高橋かずひろ なつかし版 起業家を見たらサラリーマンだと思え
最近、「嘘ではないけど起業家のやることだろうか?」と思う起業家が多い。これは「起業家を育てる。」と言って金を巻き上げてドロンする詐欺師の話ではない。そんな奴は論外だがベンチャー界隈で真面目に動いている学生や社会人のほとんど(少なくとも私が出会った人のほとんど)がそうだ。
大手にない工夫よりも巨人の星みたいに頑張ることをプライドにしていて、起業家として確固たる地位を持つ人間が「電通なんかよりも死ぬ気で頑張っている。」といった趣旨の発言を公の場で平気でやっている。徹夜自慢、不眠自慢は日常茶飯事。行動の質よりも量がなんだかんだ言って重要視されてる。一応会社を作っているわけだから「偽物」ではないが、世のなかの動きに順応して言われた通りのことをやっているだけのサラリーマンみたいな人が多すぎる。

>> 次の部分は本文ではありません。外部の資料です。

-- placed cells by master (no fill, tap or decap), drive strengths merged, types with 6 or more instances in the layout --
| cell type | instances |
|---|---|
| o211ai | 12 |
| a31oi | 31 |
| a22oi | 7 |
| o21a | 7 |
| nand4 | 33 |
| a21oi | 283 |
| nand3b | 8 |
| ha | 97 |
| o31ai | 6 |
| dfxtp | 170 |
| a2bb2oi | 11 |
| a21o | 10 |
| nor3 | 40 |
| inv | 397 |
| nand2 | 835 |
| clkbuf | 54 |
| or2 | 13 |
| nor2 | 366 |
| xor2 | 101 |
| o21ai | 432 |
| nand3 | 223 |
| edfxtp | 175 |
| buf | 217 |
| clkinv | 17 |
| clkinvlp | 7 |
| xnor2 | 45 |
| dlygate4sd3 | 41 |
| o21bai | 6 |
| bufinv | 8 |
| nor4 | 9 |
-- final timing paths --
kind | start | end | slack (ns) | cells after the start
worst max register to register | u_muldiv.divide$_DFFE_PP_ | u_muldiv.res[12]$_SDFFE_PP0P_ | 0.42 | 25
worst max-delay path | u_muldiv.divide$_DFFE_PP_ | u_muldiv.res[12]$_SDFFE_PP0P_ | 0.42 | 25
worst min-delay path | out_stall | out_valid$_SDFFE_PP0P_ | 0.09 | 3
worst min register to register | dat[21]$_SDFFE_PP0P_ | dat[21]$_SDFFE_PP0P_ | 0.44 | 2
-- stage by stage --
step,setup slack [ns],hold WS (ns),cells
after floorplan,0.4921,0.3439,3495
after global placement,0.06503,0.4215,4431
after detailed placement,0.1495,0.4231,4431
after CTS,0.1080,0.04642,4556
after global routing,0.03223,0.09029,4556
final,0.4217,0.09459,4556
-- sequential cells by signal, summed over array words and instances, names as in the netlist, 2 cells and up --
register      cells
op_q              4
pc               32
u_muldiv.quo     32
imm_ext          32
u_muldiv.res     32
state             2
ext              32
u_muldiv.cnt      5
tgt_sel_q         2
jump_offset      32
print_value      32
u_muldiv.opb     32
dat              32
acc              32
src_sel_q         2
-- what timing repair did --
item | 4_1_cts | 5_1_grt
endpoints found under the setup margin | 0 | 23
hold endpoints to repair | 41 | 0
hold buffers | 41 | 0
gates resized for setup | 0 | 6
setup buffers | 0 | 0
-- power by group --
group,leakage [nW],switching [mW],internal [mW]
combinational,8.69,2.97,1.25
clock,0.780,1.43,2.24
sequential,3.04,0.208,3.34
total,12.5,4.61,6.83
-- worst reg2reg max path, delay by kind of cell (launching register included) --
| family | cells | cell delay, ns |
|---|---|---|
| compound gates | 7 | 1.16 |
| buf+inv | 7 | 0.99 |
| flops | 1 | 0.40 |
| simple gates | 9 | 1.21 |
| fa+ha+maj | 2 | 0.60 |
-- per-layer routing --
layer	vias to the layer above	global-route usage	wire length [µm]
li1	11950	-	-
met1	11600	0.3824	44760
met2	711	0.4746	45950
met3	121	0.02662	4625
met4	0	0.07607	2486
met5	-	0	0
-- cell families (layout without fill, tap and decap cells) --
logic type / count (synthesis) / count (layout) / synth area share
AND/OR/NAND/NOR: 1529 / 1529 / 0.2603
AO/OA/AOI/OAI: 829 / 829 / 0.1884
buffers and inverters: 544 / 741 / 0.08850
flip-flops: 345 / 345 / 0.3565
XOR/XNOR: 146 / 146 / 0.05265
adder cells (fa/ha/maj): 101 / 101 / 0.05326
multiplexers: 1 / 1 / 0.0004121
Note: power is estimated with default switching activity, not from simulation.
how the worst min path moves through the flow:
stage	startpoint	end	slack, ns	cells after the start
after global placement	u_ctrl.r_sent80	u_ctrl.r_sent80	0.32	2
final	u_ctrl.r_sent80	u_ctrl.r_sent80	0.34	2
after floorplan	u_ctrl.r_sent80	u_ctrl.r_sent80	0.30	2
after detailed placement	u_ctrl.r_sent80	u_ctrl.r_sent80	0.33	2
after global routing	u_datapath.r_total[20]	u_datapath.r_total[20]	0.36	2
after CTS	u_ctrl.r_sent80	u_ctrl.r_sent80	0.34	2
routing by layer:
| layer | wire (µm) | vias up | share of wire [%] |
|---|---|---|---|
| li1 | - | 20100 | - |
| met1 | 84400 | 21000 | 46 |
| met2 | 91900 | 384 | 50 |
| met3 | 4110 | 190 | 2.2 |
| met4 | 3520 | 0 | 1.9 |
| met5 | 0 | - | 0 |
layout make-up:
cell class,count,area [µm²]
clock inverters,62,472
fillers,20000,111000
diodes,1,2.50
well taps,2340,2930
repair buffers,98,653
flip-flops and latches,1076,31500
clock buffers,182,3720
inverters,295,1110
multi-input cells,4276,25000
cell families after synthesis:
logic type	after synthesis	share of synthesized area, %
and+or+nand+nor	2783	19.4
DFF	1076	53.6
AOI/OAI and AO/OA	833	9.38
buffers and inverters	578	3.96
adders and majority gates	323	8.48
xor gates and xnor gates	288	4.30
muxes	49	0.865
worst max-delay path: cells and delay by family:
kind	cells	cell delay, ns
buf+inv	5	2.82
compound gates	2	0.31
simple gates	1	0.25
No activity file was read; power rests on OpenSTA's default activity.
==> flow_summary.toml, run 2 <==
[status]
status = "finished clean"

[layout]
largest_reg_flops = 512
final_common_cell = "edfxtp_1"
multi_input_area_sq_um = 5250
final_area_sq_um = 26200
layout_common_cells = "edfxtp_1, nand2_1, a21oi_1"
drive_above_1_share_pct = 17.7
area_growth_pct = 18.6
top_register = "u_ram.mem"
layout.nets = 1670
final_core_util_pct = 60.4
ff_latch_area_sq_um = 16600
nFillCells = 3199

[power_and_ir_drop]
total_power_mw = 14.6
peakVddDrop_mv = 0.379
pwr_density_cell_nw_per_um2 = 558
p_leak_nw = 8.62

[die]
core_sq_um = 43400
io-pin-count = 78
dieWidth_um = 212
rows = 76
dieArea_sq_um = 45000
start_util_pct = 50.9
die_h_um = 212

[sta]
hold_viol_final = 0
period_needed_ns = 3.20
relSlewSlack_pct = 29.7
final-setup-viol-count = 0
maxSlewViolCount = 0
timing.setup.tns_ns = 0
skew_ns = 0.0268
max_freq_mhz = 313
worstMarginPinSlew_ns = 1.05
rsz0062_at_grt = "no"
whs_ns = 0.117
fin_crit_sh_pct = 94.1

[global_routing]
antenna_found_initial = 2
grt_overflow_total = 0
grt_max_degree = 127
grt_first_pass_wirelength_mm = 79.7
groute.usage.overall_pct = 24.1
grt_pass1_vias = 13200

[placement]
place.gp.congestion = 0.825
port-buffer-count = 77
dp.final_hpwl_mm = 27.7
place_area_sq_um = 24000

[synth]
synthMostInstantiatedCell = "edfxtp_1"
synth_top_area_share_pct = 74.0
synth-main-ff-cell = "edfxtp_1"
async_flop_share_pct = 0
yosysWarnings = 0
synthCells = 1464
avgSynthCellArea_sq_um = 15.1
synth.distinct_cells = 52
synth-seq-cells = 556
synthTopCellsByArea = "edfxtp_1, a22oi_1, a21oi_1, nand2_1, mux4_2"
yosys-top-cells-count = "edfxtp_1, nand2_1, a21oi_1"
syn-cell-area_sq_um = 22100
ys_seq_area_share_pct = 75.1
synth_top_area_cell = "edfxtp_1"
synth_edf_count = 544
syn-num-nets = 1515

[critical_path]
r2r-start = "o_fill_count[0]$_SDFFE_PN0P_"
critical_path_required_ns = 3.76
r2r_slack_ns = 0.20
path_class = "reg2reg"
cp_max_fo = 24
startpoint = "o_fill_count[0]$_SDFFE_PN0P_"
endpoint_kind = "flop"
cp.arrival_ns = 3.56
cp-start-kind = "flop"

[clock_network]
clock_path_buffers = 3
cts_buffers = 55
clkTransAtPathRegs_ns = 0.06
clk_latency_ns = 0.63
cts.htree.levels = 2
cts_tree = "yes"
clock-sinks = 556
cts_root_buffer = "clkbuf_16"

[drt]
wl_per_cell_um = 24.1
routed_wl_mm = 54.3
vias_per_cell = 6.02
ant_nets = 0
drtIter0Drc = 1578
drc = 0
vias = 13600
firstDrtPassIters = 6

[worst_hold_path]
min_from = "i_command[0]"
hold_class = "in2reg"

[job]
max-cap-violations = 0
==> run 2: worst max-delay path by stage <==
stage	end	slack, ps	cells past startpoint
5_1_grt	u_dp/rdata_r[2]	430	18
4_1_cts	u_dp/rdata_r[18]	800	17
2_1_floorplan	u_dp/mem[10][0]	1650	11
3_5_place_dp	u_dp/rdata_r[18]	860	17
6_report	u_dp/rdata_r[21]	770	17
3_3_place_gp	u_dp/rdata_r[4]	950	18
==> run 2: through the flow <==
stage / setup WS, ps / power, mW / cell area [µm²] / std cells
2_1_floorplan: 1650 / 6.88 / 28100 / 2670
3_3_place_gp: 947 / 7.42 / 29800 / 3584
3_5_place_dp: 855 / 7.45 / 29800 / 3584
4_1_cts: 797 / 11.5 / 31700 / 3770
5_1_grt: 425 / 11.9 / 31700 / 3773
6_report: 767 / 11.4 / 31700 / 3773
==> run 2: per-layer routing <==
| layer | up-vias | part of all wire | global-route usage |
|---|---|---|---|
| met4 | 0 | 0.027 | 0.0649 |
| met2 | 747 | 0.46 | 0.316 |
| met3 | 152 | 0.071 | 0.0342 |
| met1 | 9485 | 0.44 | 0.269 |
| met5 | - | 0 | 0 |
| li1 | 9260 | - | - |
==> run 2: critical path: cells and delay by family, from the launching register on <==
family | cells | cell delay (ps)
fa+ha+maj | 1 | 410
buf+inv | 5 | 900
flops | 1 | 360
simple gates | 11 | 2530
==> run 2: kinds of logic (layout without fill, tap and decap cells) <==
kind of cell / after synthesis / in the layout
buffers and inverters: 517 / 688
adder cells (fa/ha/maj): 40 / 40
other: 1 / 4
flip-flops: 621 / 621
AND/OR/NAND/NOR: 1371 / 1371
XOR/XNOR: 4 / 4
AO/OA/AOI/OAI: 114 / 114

一緒に話をしても本音を決して喋らず「人間と喋っている。」という感じがない。なんでこんな記事を書いてるかというと私、高橋和大も同じようにみられているかもしれないからだ。実際に学生起業塾ウィルフに通っていた時期が半年間あるし今でも起業界隈のイベントに行くときもある。ウィルフでは普通の学生がどんなふうに起業家になっていくかを知ることができた。ウィルフの塾生はポケットマネーで起業体験することもあり、起業塾の中ではトップクラスのやる気を持った学生を集めていた。入塾した学生は半年間の間にきつくてやめていく学生と、ベンチャー界隈にとって都合の良い優等生的な意見を述べるようになって最後まで続ける学生に分かれる。あまりにもきつすぎて卒業した後に同期みんなで会うこともなくなる。
卒業後数か月してウィルフ塾長の黒石健太郎さんが岡山から選挙に出た。江田五月さんの後継者みたいにして出馬していたが二人の共通点は「岡山で生まれた東大卒」ぐらいしかない。中学高校時代の経歴を 「淳心学院中・高等学校卒業(岡山から通学) 」なんて書いて無理して岡山育ちをアピールしている。
江田五月さんは「私の若いころにそっくりだ。」なんて応援メッセージを送っているが彼は大学生時代に学生運動のトップ(ゲバ棒にヘルメットの全共闘とは無関係)で62年の大学管理法反対闘争をやって退学処分を食らっている。(復学もした。) 政治家としてやりたいことに隔たりがあり過ぎるのではないだろうか。
黒石さんの公約や選挙公報も見てみたが既存の政治と違う点が見つけられなかった。正直に一有権者の意見を言えば2016の選挙で黒石さんは民進党に将棋の駒のように扱われていると感じた。
学生、社会人問わずベンチャー界隈にいる人のほとんどに言えることだが、何かを達成するための手段であったはずの起業が目的化して「会社を作れば何でもいいや」になっている。もちろん何か目的がある人も中にはいるが私が会ったことのある人のほとんどは喋っても建前ばかりで主張がなく本音が見えない。「金が欲しい。モテたい。」といった本音も見えない。アメリカの選挙ではないが建前主義はもうたくさんだしもっと本音を出して喋るべきだ。本音がないからニーズ調査で迷走するのも当たり前だし、チームを組んでもみんなで譲り合って悪い意味でまとまってしまう。「起業家」以外の変革者を形容する新しい言葉を作る段階にきている。